**WHAT YOU ARE ASKED TO DO**
Copy each line below that includes "registers".

(Data entries)
---+---
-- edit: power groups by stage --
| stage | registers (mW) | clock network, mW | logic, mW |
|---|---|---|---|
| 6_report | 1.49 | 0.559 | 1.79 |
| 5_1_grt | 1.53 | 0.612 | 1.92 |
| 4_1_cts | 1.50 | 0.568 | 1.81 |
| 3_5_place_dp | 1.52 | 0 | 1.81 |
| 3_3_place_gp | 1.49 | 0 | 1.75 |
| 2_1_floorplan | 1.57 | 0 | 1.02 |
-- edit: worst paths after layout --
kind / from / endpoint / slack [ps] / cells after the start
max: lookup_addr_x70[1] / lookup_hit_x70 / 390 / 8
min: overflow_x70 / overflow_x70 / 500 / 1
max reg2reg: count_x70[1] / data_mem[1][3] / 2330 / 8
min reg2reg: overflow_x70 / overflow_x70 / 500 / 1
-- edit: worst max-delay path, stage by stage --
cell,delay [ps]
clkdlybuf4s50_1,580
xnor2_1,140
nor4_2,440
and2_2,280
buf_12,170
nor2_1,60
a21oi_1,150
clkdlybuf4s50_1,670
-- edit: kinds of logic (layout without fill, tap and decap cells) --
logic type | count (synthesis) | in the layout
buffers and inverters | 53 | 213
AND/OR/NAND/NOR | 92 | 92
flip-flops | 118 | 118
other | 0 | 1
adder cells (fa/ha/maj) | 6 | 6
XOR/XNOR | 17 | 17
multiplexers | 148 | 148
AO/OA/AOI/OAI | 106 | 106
--- src/rtl/sync_fifo.sv ---
// Single-clock FIFO with synchronous clear.
// Ports: clk, clr, push/wdata, pop/rdata (head), count, full, empty.
module sync_fifo #(
  parameter int WIDTH = 33,
  parameter int DEPTH = 4
) (
  input  logic                     clk,
  input  logic                     clr,
  input  logic                     push,
  input  logic [WIDTH-1:0]         wdata,
  input  logic                     pop,
  output logic [WIDTH-1:0]         rdata,
  output logic [$clog2(DEPTH):0]   count,
  output logic                     full,
  output logic                     empty
);

  localparam int AW = $clog2(DEPTH);

  logic [AW:0]      wr_ptr;
  logic [AW:0]      rd_ptr;
  logic [WIDTH-1:0] mem [DEPTH];

  always_ff @(posedge clk) begin
    if (clr) begin
      wr_ptr <= '0;
      rd_ptr <= '0;
    end else begin
      if (push) wr_ptr <= wr_ptr + (AW+1)'(1);
      if (pop)  rd_ptr <= rd_ptr + (AW+1)'(1);
    end
  end

  always_ff @(posedge clk) begin
    if (push) mem[wr_ptr[AW-1:0]] <= wdata;
  end

  assign rdata = mem[rd_ptr[AW-1:0]];
  assign count = wr_ptr - rd_ptr;
  assign full  = (count == (AW+1)'(DEPTH));
  assign empty = (wr_ptr == rd_ptr);

endmodule

--- src/rtl/ram_loader.sv ---
// Replays buffered download bytes as SDRAM misc-port writes,
// plus one read-back path.
// Ports: clk, init (sync reset); ioctl_* download stream;
// rd_req/rd_addr -> rd_data/rd_valid; busy, overflow;
// misc_* controller port (edge-triggered strobes, misc_ready).
module ram_loader
  import loader_pkg::*;
#(
  parameter int          FIFO_DEPTH = 4,
  parameter logic [24:0] ADDR_BASE  = 25'h0
) (
  input  logic        clk,
  input  logic        init,
  input  logic        ioctl_download,
  input  logic        ioctl_wr,
  input  logic [24:0] ioctl_addr,
  input  logic [7:0]  ioctl_dout,
  input  logic        rd_req,
  input  logic [24:0] rd_addr,
  output logic [7:0]  rd_data,
  output logic        rd_valid,
  output logic        busy,
  output logic        overflow,
  output logic [24:0] misc_addr,
  output logic [7:0]  misc_din,
  input  logic [7:0]  misc_dout,
  output logic        misc_rd,
  output logic        misc_we,
  input  logic        misc_ready
);

  localparam int AW = $clog2(FIFO_DEPTH);

  loader_state_t state, state_n;

  logic        kind, kind_n;
  logic [1:0]  gap_cnt, gap_n;
  logic        we_n, rd_n;
  logic [24:0] addr_n;
  logic [7:0]  din_n;
  logic [7:0]  rdata_n;
  logic        rvalid_n;
  logic        pop;
  logic        pend_clr;

  logic        rd_pend;
  logic [24:0] rd_pend_addr;
  logic        dl_q;

  entry_t      wr_entry;
  entry_t      head;
  logic [AW:0] fifo_count;
  logic        fifo_full;
  logic        fifo_empty;
  logic        push;
  logic        drop;

  // A full FIFO still takes a byte if the head leaves on the same edge.
  assign push = ioctl_wr && (!fifo_full || pop);
  assign drop = ioctl_wr && fifo_full && !pop;

  assign wr_entry.addr = ioctl_addr + ADDR_BASE;
  assign wr_entry.data = ioctl_dout;

  sync_fifo #(
    .WIDTH (ENTRY_W),
    .DEPTH (FIFO_DEPTH)
  ) u_fifo (
    .clk   (clk),
    .clr   (init),
    .push  (push),
    .wdata (wr_entry),
    .pop   (pop),
    .rdata (head),
    .count (fifo_count),
    .full  (fifo_full),
    .empty (fifo_empty)
  );

  assign busy = (fifo_count != '0)
             || (state != S_IDLE)
             || rd_pend;

  // kind: 0 = write, 1 = read
  always_comb begin
    state_n  = state;
    kind_n   = kind;
    gap_n    = gap_cnt;
    we_n     = misc_we;
    rd_n     = misc_rd;
    addr_n   = misc_addr;
    din_n    = misc_din;
    rdata_n  = rd_data;
    rvalid_n = 1'b0;
    pop      = 1'b0;
    pend_clr = 1'b0;
    unique case (state)
      S_IDLE: begin
        if (!fifo_empty) begin
          pop     = 1'b1;
          addr_n  = head.addr;
          din_n   = head.data;
          kind_n  = 1'b0;
          state_n = S_ISSUE;
        end else if (rd_pend) begin
          addr_n   = rd_pend_addr;
          pend_clr = 1'b1;
          kind_n   = 1'b1;
          state_n  = S_ISSUE;
        end
      end
      S_ISSUE: begin
        we_n    = !kind;
        rd_n    = kind;
        state_n = S_ACK;
      end
      // misc_ready is registered in the controller; it is still
      // high here from the previous transaction.
      S_ACK: state_n = S_DONE;
      S_DONE: begin
        if (misc_ready) begin
          we_n    = 1'b0;
          rd_n    = 1'b0;
          gap_n   = 2'(GAP_CYCLES - 1);
          state_n = S_GAP;
          if (kind) begin
            rdata_n  = misc_dout;
            rvalid_n = 1'b1;
          end
        end
      end
      S_GAP: begin
        if (gap_cnt == '0) state_n = S_IDLE;
        else gap_n = gap_cnt - 2'd1;
      end
      default: state_n = S_IDLE;
    endcase
  end

  always_ff @(posedge clk) begin
    if (init) begin
      state     <= S_IDLE;
      kind      <= 1'b0;
      gap_cnt   <= '0;
      misc_we   <= 1'b0;
      misc_rd   <= 1'b0;
      misc_addr <= '0;
      misc_din  <= '0;
      rd_data   <= '0;
      rd_valid  <= 1'b0;
    end else begin
      state     <= state_n;
      kind      <= kind_n;
      gap_cnt   <= gap_n;
      misc_we   <= we_n;
      misc_rd   <= rd_n;
      misc_addr <= addr_n;
      misc_din  <= din_n;
      rd_data   <= rdata_n;
      rd_valid  <= rvalid_n;
    end
  end

  // A request colliding with the IDLE pick-up sees rd_pend=1
  // and is dropped.
  always_ff @(posedge clk) begin
    if (init) begin
      rd_pend      <= 1'b0;
      rd_pend_addr <= '0;
    end else if (pend_clr) begin
      rd_pend <= 1'b0;
    end else if (rd_req && !rd_pend) begin
      rd_pend      <= 1'b1;
      rd_pend_addr <= rd_addr;
    end
  end

  always_ff @(posedge clk) begin
    if (init) begin
      overflow <= 1'b0;
      dl_q     <= 1'b0;
    end else begin
      dl_q <= ioctl_download;
      if (drop)
        overflow <= 1'b1;
      else if (ioctl_download && !dl_q)
        overflow <= 1'b0;
    end
  end

endmodule
`src/rtl/dual_port_bram_arbiter_if.sv`:
```
// rtl/dual_port_bram_arbiter_if.sv - requester-side request/response bus of the dual-port BRAM arbiter
//
// Signals (requester k occupies bit k / slice k of every vector):
//   i_REQ_VALID    request valid
//   i_REQ_WRITE    1 = write, 0 = read
//   i_REQ_ADDRESS  request address
//   i_REQ_WDATA    write data
//   o_REQ_READY    grant; a request is accepted when valid & ready
//   o_RSP_VALID    one-cycle read response strobe
//   o_RSP_DATA     read data, zero in slices that are not valid
// Modports: master = client engines, slave = arbiter.
interface dual_port_bram_arbiter_if #(
    parameter int p_NUM_REQ       = 4,
    parameter int p_ADDRESS_WIDTH = 4,
    parameter int p_DATA_WIDTH    = 8
);
    logic [p_NUM_REQ-1:0]                 i_REQ_VALID;
    logic [p_NUM_REQ-1:0]                 i_REQ_WRITE;
    logic [p_NUM_REQ*p_ADDRESS_WIDTH-1:0] i_REQ_ADDRESS;
    logic [p_NUM_REQ*p_DATA_WIDTH-1:0]    i_REQ_WDATA;
    logic [p_NUM_REQ-1:0]                 o_REQ_READY;
    logic [p_NUM_REQ-1:0]                 o_RSP_VALID;
    logic [p_NUM_REQ*p_DATA_WIDTH-1:0]    o_RSP_DATA;

    modport master (
        output i_REQ_VALID, i_REQ_WRITE, i_REQ_ADDRESS, i_REQ_WDATA,
        input  o_REQ_READY, o_RSP_VALID, o_RSP_DATA
    );

    modport slave (
        input  i_REQ_VALID, i_REQ_WRITE, i_REQ_ADDRESS, i_REQ_WDATA,
        output o_REQ_READY, o_RSP_VALID, o_RSP_DATA
    );
endinterface

```
`src/rtl/dual_port_bram_arbiter.sv`:
```
// rtl/dual_port_bram_arbiter.sv - round-robin arbiter sharing one dual-port BRAM among p_NUM_REQ requesters
//
// Ports:
//   i_CLK, i_RESET_N        clock, asynchronous active-low reset
//   req_bus                 requester request/response bus (slave side)
//   o_WRITE_ENABLE_A/B      BRAM write enables
//   o_READ_ENABLE_A/B       BRAM read enables
//   o_WRITE_ADDRESS_A/B     BRAM write addresses
//   o_READ_ADDRESS_A/B      BRAM read addresses
//   o_WRITE_DATA_A/B        BRAM write data
//   i_READ_DATA_A/B         BRAM registered read data (one cycle after read enable)
module dual_port_bram_arbiter #(
    parameter int p_NUM_REQ       = 4,
    parameter int p_ADDRESS_WIDTH = 4,
    parameter int p_DATA_WIDTH    = 8
) (
    input  logic                       i_CLK,
    input  logic                       i_RESET_N,
    dual_port_bram_arbiter_if.slave    req_bus,
    output logic                       o_WRITE_ENABLE_A,
    output logic                       o_READ_ENABLE_A,
    output logic [p_ADDRESS_WIDTH-1:0] o_WRITE_ADDRESS_A,
    output logic [p_ADDRESS_WIDTH-1:0] o_READ_ADDRESS_A,
    output logic [p_DATA_WIDTH-1:0]    o_WRITE_DATA_A,
    input  logic [p_DATA_WIDTH-1:0]    i_READ_DATA_A,
    output logic                       o_WRITE_ENABLE_B,
    output logic                       o_READ_ENABLE_B,
    output logic [p_ADDRESS_WIDTH-1:0] o_WRITE_ADDRESS_B,
    output logic [p_ADDRESS_WIDTH-1:0] o_READ_ADDRESS_B,
    output logic [p_DATA_WIDTH-1:0]    o_WRITE_DATA_B,
    input  logic [p_DATA_WIDTH-1:0]    i_READ_DATA_B
);
    localparam int c_PTR_WIDTH = (p_NUM_REQ > 1) ? $clog2(p_NUM_REQ) : 1;

    logic [c_PTR_WIDTH-1:0] r_RR_PTR;
    logic [p_NUM_REQ-1:0]   r_RSP_PENDING;
    // 1 = the pending read was issued on port B, 0 = port A
    logic [p_NUM_REQ-1:0]   r_RSP_PORT;

    logic                   w1_found, w2_found;
    logic [c_PTR_WIDTH-1:0] w1_idx, w2_idx;
    logic [c_PTR_WIDTH-1:0] last_idx, ptr_next;
    logic [p_NUM_REQ-1:0]   grant, port_b_sel;

    // Round-robin scan from r_RR_PTR. Winner 1 takes port A; winner 2 is the
    // next valid requester that does not hit winner 1's address with a write
    // involved. Conflicting candidates are simply passed over this cycle.
    always_comb begin
        int                       idx;
        logic [p_ADDRESS_WIDTH-1:0] w1_addr;
        logic                     w1_write;
        idx      = 0;
        w1_addr  = '0;
        w1_write = 1'b0;
        w1_found = 1'b0;
        w2_found = 1'b0;
        w1_idx   = '0;
        w2_idx   = '0;
        for (int off = 0; off < p_NUM_REQ; off++) begin
            idx = int'(r_RR_PTR) + off;
            if (idx >= p_NUM_REQ) idx = idx - p_NUM_REQ;
            if (i_RESET_N && req_bus.i_REQ_VALID[idx]) begin
                if (!w1_found) begin
                    w1_found = 1'b1;
                    w1_idx   = c_PTR_WIDTH'(idx);
                    w1_addr  = req_bus.i_REQ_ADDRESS[idx*p_ADDRESS_WIDTH +: p_ADDRESS_WIDTH];
                    w1_write = req_bus.i_REQ_WRITE[idx];
                end else if (!w2_found &&
                             !((w1_addr == req_bus.i_REQ_ADDRESS[idx*p_ADDRESS_WIDTH +: p_ADDRESS_WIDTH]) &&
                               (w1_write || req_bus.i_REQ_WRITE[idx]))) begin
                    w2_found = 1'b1;
                    w2_idx   = c_PTR_WIDTH'(idx);
                end
            end
        end
    end

    always_comb begin
        grant      = '0;
        port_b_sel = '0;
        if (w1_found) grant[w1_idx] = 1'b1;
        if (w2_found) begin
            grant[w2_idx]      = 1'b1;
            port_b_sel[w2_idx] = 1'b1;
        end
    end

    // Winner 2 always lies later in scan order than winner 1, so it is the
    // last granted index whenever it exists.
    assign last_idx = w2_found ? w2_idx : w1_idx;
    assign ptr_next = (int'(last_idx) == p_NUM_REQ - 1) ? '0 : last_idx + 1'b1;

    always_comb begin
        o_WRITE_ENABLE_A  = 1'b0;
        o_READ_ENABLE_A   = 1'b0;
        o_WRITE_ADDRESS_A = '0;
        o_READ_ADDRESS_A  = '0;
        o_WRITE_DATA_A    = '0;
        o_WRITE_ENABLE_B  = 1'b0;
        o_READ_ENABLE_B   = 1'b0;
        o_WRITE_ADDRESS_B = '0;
        o_READ_ADDRESS_B  = '0;
        o_WRITE_DATA_B    = '0;
        if (w1_found) begin
            if (req_bus.i_REQ_WRITE[w1_idx]) begin
                o_WRITE_ENABLE_A  = 1'b1;
                o_WRITE_ADDRESS_A = req_bus.i_REQ_ADDRESS[int'(w1_idx)*p_ADDRESS_WIDTH +: p_ADDRESS_WIDTH];
                o_WRITE_DATA_A    = req_bus.i_REQ_WDATA[int'(w1_idx)*p_DATA_WIDTH +: p_DATA_WIDTH];
            end else begin
                o_READ_ENABLE_A   = 1'b1;
                o_READ_ADDRESS_A  = req_bus.i_REQ_ADDRESS[int'(w1_idx)*p_ADDRESS_WIDTH +: p_ADDRESS_WIDTH];
            end
        end
        if (w2_found) begin
            if (req_bus.i_REQ_WRITE[w2_idx]) begin
                o_WRITE_ENABLE_B  = 1'b1;
                o_WRITE_ADDRESS_B = req_bus.i_REQ_ADDRESS[int'(w2_idx)*p_ADDRESS_WIDTH +: p_ADDRESS_WIDTH];
                o_WRITE_DATA_B    = req_bus.i_REQ_WDATA[int'(w2_idx)*p_DATA_WIDTH +: p_DATA_WIDTH];
            end else begin
                o_READ_ENABLE_B   = 1'b1;
                o_READ_ADDRESS_B  = req_bus.i_REQ_ADDRESS[int'(w2_idx)*p_ADDRESS_WIDTH +: p_ADDRESS_WIDTH];
            end
        end
    end

    always_ff @(posedge i_CLK or negedge i_RESET_N) begin
        if (!i_RESET_N) begin
            r_RR_PTR      <= '0;
            r_RSP_PENDING <= '0;
            r_RSP_PORT    <= '0;
        end else begin
            if (w1_found) r_RR_PTR <= ptr_next;
            r_RSP_PENDING <= grant & ~req_bus.i_REQ_WRITE;
            r_RSP_PORT    <= port_b_sel;
        end
    end

    // The BRAM registers its read data, so the port tag captured with the
    // grant lines up with the data arriving one cycle later.
    always_comb begin
        req_bus.o_RSP_DATA = '0;
        for (int k = 0; k < p_NUM_REQ; k++) begin
            if (r_RSP_PENDING[k]) begin
                req_bus.o_RSP_DATA[k*p_DATA_WIDTH +: p_DATA_WIDTH] = r_RSP_PORT[k] ? i_READ_DATA_B : i_READ_DATA_A;
            end
        end
    end

    assign req_bus.o_REQ_READY = grant;
    assign req_bus.o_RSP_VALID = r_RSP_PENDING;
endmodule

```
`src/flat_wrapper.sv`:
```
// flat-port wrapper written by rule: the top's interface ports become plain ports
module dual_port_bram_arbiter_flat 
#(
    parameter int p_NUM_REQ       = 4,
    parameter int p_ADDRESS_WIDTH = 4,
    parameter int p_DATA_WIDTH    = 8
)
  (i_CLK, i_RESET_N, o_WRITE_ENABLE_A, o_READ_ENABLE_A, o_WRITE_ADDRESS_A, o_READ_ADDRESS_A, o_WRITE_DATA_A, i_READ_DATA_A, o_WRITE_ENABLE_B, o_READ_ENABLE_B, o_WRITE_ADDRESS_B, o_READ_ADDRESS_B, o_WRITE_DATA_B, i_READ_DATA_B, req_bus_i_REQ_VALID, req_bus_i_REQ_WRITE, req_bus_i_REQ_ADDRESS, req_bus_i_REQ_WDATA, req_bus_o_REQ_READY, req_bus_o_RSP_VALID, req_bus_o_RSP_DATA);
  dual_port_bram_arbiter_if #(.p_NUM_REQ(p_NUM_REQ), .p_ADDRESS_WIDTH(p_ADDRESS_WIDTH), .p_DATA_WIDTH(p_DATA_WIDTH)) req_bus_i ();
  input  logic i_CLK;
  input  logic i_RESET_N;
  output logic o_WRITE_ENABLE_A;
  output logic o_READ_ENABLE_A;
  output logic [p_ADDRESS_WIDTH-1:0] o_WRITE_ADDRESS_A;
  output logic [p_ADDRESS_WIDTH-1:0] o_READ_ADDRESS_A;
  output logic [p_DATA_WIDTH-1:0] o_WRITE_DATA_A;
  input  logic [p_DATA_WIDTH-1:0] i_READ_DATA_A;
  output logic o_WRITE_ENABLE_B;
  output logic o_READ_ENABLE_B;
  output logic [p_ADDRESS_WIDTH-1:0] o_WRITE_ADDRESS_B;
  output logic [p_ADDRESS_WIDTH-1:0] o_READ_ADDRESS_B;
  output logic [p_DATA_WIDTH-1:0] o_WRITE_DATA_B;
  input  logic [p_DATA_WIDTH-1:0] i_READ_DATA_B;
  input wire logic [$bits(req_bus_i.i_REQ_VALID)-1:0] req_bus_i_REQ_VALID;
  input wire logic [$bits(req_bus_i.i_REQ_WRITE)-1:0] req_bus_i_REQ_WRITE;
  input wire logic [$bits(req_bus_i.i_REQ_ADDRESS)-1:0] req_bus_i_REQ_ADDRESS;
  input wire logic [$bits(req_bus_i.i_REQ_WDATA)-1:0] req_bus_i_REQ_WDATA;
  output wire logic [$bits(req_bus_i.o_REQ_READY)-1:0] req_bus_o_REQ_READY;
  output wire logic [$bits(req_bus_i.o_RSP_VALID)-1:0] req_bus_o_RSP_VALID;
  output wire logic [$bits(req_bus_i.o_RSP_DATA)-1:0] req_bus_o_RSP_DATA;
  assign req_bus_i.i_REQ_VALID = req_bus_i_REQ_VALID;
  assign req_bus_i.i_REQ_WRITE = req_bus_i_REQ_WRITE;
  assign req_bus_i.i_REQ_ADDRESS = req_bus_i_REQ_ADDRESS;
  assign req_bus_i.i_REQ_WDATA = req_bus_i_REQ_WDATA;
  assign req_bus_o_REQ_READY = req_bus_i.o_REQ_READY;
  assign req_bus_o_RSP_VALID = req_bus_i.o_RSP_VALID;
  assign req_bus_o_RSP_DATA = req_bus_i.o_RSP_DATA;
  dual_port_bram_arbiter #(.p_NUM_REQ(p_NUM_REQ), .p_ADDRESS_WIDTH(p_ADDRESS_WIDTH), .p_DATA_WIDTH(p_DATA_WIDTH)) u_core (.i_CLK(i_CLK), .i_RESET_N(i_RESET_N), .req_bus(req_bus_i), .o_WRITE_ENABLE_A(o_WRITE_ENABLE_A), .o_READ_ENABLE_A(o_READ_ENABLE_A), .o_WRITE_ADDRESS_A(o_WRITE_ADDRESS_A), .o_READ_ADDRESS_A(o_READ_ADDRESS_A), .o_WRITE_DATA_A(o_WRITE_DATA_A), .i_READ_DATA_A(i_READ_DATA_A), .o_WRITE_ENABLE_B(o_WRITE_ENABLE_B), .o_READ_ENABLE_B(o_READ_ENABLE_B), .o_WRITE_ADDRESS_B(o_WRITE_ADDRESS_B), .o_READ_ADDRESS_B(o_READ_ADDRESS_B), .o_WRITE_DATA_B(o_WRITE_DATA_B), .i_READ_DATA_B(i_READ_DATA_B));
endmodule
```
---+---
**REPLY TO THE TASK**
| stage | registers (mW) | clock network, mW | logic, mW |
    // The BRAM registers its read data, so the port tag captured with the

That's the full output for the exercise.